My mother took her sunglasses off and looked at me. She had two indentations on her nose where her glasses had been. “I wish you’d spend more time at the house.”

“I’m at the house right now,” I reminded her.

She acted like she didn’t hear me. “You’ve been spending so much time with this person—”

“You said you liked him!” I looked at Susannah for support, and she looked back at me sympathetically.

My mother sighed, and Susannah broke in then, saying, “We do like Cam. We just miss you, Belly. We completely accept the fact that you have an actual life.” She adjusted her floppy straw hat and winked at me. “We just want you to include us a little bit!”

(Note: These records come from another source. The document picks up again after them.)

From an optimization exercise on the open Yosys and OpenROAD flow, aimed at small area; shortcuts taken in it are not production practice. In this exercise RTL edits were held to simulation tests only and were not proved equivalent to the original. The flow treats the clock pin as an ideal source, which a real chip does not have. Power and IR drop assume default switching activity.

// pir_motion_event_detector_core
module pir_motion_event_detector_core #(
  parameter int unsigned TIME_WIDTH = 32
) (
  input  logic                             clk,
  input  logic                             rst,
  input  logic                             s_tvalid,
  output logic                             s_tready,
  input  logic [39:0]                      s_tdata,   
  output logic                             m_tvalid,
  input  logic                             m_tready,
  output logic [39:0]                      m_tdata,   
  output logic [pmed_pkg::CodeWidth-1:0]   m_tuser,   
  input  logic                             cfg_valid,
  output logic                             cfg_ready,
  input  logic [pmed_pkg::CfgIdxWidth-1:0] cfg_index,
  input  logic [pmed_pkg::CfgDataW-1:0]    cfg_data
);
For scale: ~650 cells after synthesis, ~120 I/O pins.
Settings: LEC_CHECK=0, CAP_MARGIN=5, CORE_MARGIN=2, CORE_UTILIZATION=50, CTS_BUF_LIST=sky130_fd_sc_hd__clkbuf_8, CTS_CLUSTER_DIAMETER=100, CTS_CLUSTER_SIZE=30, GPL_TIMING_DRIVEN=0, SLEW_MARGIN=5, SYNTH_HIERARCHICAL=1, BUFFER_PORTS_ARGS=-buffer_cell sky130_fd_sc_hd__buf_1, CTS_ARGS=-sink_clustering_enable -repair_clock_nets -sink_clustering_size 30 -sink_clustering_max_diameter 100 -buf_list sky130_fd_sc_hd__clkbuf_4 -root_buf sky130_fd_sc_hd__clkbuf_8 -dont_use_dummy_load, POST_CTS_TCL=/design/flow/flow/post_cts.tcl; clock period 7.5 ns.
standard.sh (not shown) runs the stock make flow with config.mk's settings and CLKGATE_MAP_FILE= SYNTH_SCRIPT=/design/flow/synth_recipe.tcl, a recipe that flattens the netlist after the stock synthesis.
==> flow/flow/run.sh <==
#!/bin/bash
set -euo pipefail
cat >> config.mk <<EOM
export BUFFER_PORTS_ARGS = -buffer_cell sky130_fd_sc_hd__buf_1
export CTS_ARGS = -sink_clustering_enable -repair_clock_nets -sink_clustering_size 30 -sink_clustering_max_diameter 100 -buf_list sky130_fd_sc_hd__clkbuf_4 -root_buf sky130_fd_sc_hd__clkbuf_8 -dont_use_dummy_load
export POST_CTS_TCL = $(pwd)/flow/post_cts.tcl
EOM
bash standard.sh > standard_flow.log 2>&1
==> flow/flow/post_cts.tcl <==
# After clock tree synthesis: downsize gates on paths with slack to spare.
# Global routing's repair_design and repair_timing run after this and fix any
# slew, capacitance or setup violation the downsizing leaves.
puts "Downsizing gates on paths with slack to spare..."
estimate_parasitics -placement
repair_timing -recover_power 100 -verbose
report_worst_slack
Next try:
- CORE_UTILIZATION: 50 -> 40
Result: Total power rises slightly; non-clock buffer count falls by 3; register-to-register slack stays flat; final area rises slightly; setup slack loses 6.6 ps; wire length rises by a few percent.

I smiled in spite of myself. “Okay,” I said, lying back down on the towel. “I’ll come home early. We’ll watch a movie.”

“Done,” my mother said.

I closed my eyes and put my headphones on. Maybe she had a point. I had been spending all my time with Cam. Maybe she really did miss me. It was just, she couldn’t take for granted that I was going to spend every night at home like I had every other summer. I was almost sixteen, practically an adult. My mother had to accept that I couldn’t be her bean forever.

They thought I was asleep when they started talking. But I wasn’t. I could hear what they were saying, even over the music.

“Conrad’s been behaving like a little shit,” my mother said in a low voice. “He left all these beer bottles out on the deck this morning for me to clean up. It’s getting out of hand.”

Susannah sighed. “I think he knows something’s up. He’s been like this for months now. He’s so sensitive, I know it’s going to hit him harder.”

“Don’t you think it’s time you told the boys?” Whenever my mother said “Don’t you think,” all she really meant was, “I think. So you should too.”

“When the summer’s over. That’s soon enough.”

“Beck,” my mother began, “I think it might be time.”

“I’ll know when it’s time,” Susannah said. “Don’t push me, Laur.”

I knew there was nothing my mother could say that would change her mind. Susannah was soft, but she was resolute, stubborn as a mule when she wanted to be. She was pure steel underneath all her softness.

I wanted to tell them both, Conrad knows already and so does Jeremiah, but I couldn’t. It wouldn’t be right. It wasn’t my business to tell.

Susannah wanted it to be some kind of perfect summer, where the parents were still together and everything was the way it had always been. Those kinds of summers don’t exist anymore, I wanted to tell her.